Researchers from the Institute of Biotechnology and Biochemical Engineering at TU Graz and the Austrian Centre of Industrial Biotechnology (acib) have developed a novel method for the production of central components of mRNA vaccines and applied for a patent. In an article published in the prestigous journal Nature Communications, Martin Pfeiffer, Andrej Ribar and Bernd Nidetzky explain how they produced the essential vaccine ingredient pseudouridine by means of biocatalytic synthesis and thus created an alternative to the previous method of chemical synthesis.
One process step is sufficient
This alternative offers some decisive advantages. The chemical syntheses of pseudouridine not only involve toxic reagents and rare raw materials, but are also very energy- and time-consuming due to the necessary four to eight process steps, partly involving cooling to minus 20 degrees. Biocatalysis, on the other hand, requires only one process step, with four parallel reactions performed in an enzymatic cascade transformation at room temperature. The required enzymes can be produced quite easily with E. coli bacteria. In addition, only four enzymes are needed as catalysts (uridine phosphorylase, phosphopentose mutase, pseudouridine monophosphate glycosidase and phosphatase). The biocatalysis enables clean production of pseudouridine because almost no waste accumulates in the transformation; the only waste is phosphate, but this is recycled again during the catalysis process.
Another important advantage is efficiency. Since, in short, the chemical production of pseudouridine converts the naturally occurring uridine, which is less efficient for vaccines, there is no 100 per cent yield during the conversion process. Due to the small number of process steps, biocatalytic synthesis achieves a yield of 92 to 95 per cent, compared to just 40 to 50 per cent for the chemical processes published so far.
Inspiration from nature
The researchers based the development of this new process on one of their earlier studies in which they discovered that the YeiN enzyme is a biocatalyst for the production of C-nucleosides. Since pseudouridine is the C-nucleoside of the RNA building block uridine, they had the idea of taking uridine, which can be produced in large quantities by means of bacterial fermentations, as a raw material and re-establishing the bond between its basic building blocks. The inspiration for this came from nature.

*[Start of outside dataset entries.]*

**config.mk**
```make
export PLATFORM = sky130hd
export DESIGN_NAME = apb_req_arbiter
export DESIGN_NICKNAME = d
export VERILOG_FILES = /design/src/rtl/apb_req_arbiter.sv
export SDC_FILE = /design/constraint.sdc
export NUM_CORES = 1
export LEC_CHECK = 0
export BUFFER_PORTS_ARGS = -buffer_cell sky130_fd_sc_hd__buf_2
export CAP_MARGIN = 20
export CORE_ASPECT_RATIO = 1.4
export CORE_UTILIZATION = 35
export CTS_CLUSTER_SIZE = 30
export DETAILED_ROUTE_END_ITERATION = 16
export HOLD_SLACK_MARGIN = 0.15
export PLACE_DENSITY = 0.8
export SLEW_MARGIN = 20
export SYNTH_ARGS = -nofsm -noshare
export SYNTH_HDL_FRONTEND = slang
export SYNTH_SLANG_ARGS = --single-unit
```
**constraint.sdc**
```tcl
create_clock -name _PCLK -period 3.1 [get_ports _PCLK]
set_input_delay 0.155 -clock _PCLK [delete_from_list [all_inputs] [get_ports _PCLK]]
set_output_delay 0.155 -clock _PCLK [all_outputs]
set_load 0.02 [all_outputs]
```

Unlike pseudouridine, uridine has an N-glycosidic bond, which is cleaved into ribose-1-phosphate (sugar) and uracil during natural degradation in cells by means of the enzyme uridine phosphorylase. Then the enzyme phosphopentose mutase comes into play, which converts the ribose-1-phosphate to ribose-5-phosphate. This is followed by the application of the YeiN enzyme, which is used to link the ribose-5-phosphate and the uracil to pseudouridine-5-phosphate. Phosphatase is used to split off the phosphate from the pseudouridine and the goal is reached. Since pseudouridine is much less water-soluble than uridine, it simply crystallises in the course of the reaction and can therefore be easily obtained by filtering the reaction supernatant.
Production soon on a larger scale
“Our work shows that biocatalysis is a potent alternative to the chemical synthesis of C-nucleosides such as pseudouridine,” explains Bernd Nidetzky, head of the Institute of Biotechnology and Biochemical Engineering at TU Graz. “We hope to implement the production on a larger scale soon and thus make pseudouridine available sustainably and cheaply in larger quantities. This could possibly also make the production of mRNA vaccines cheaper in the medium term, as potential partners from industry could implement our application quite promptly.”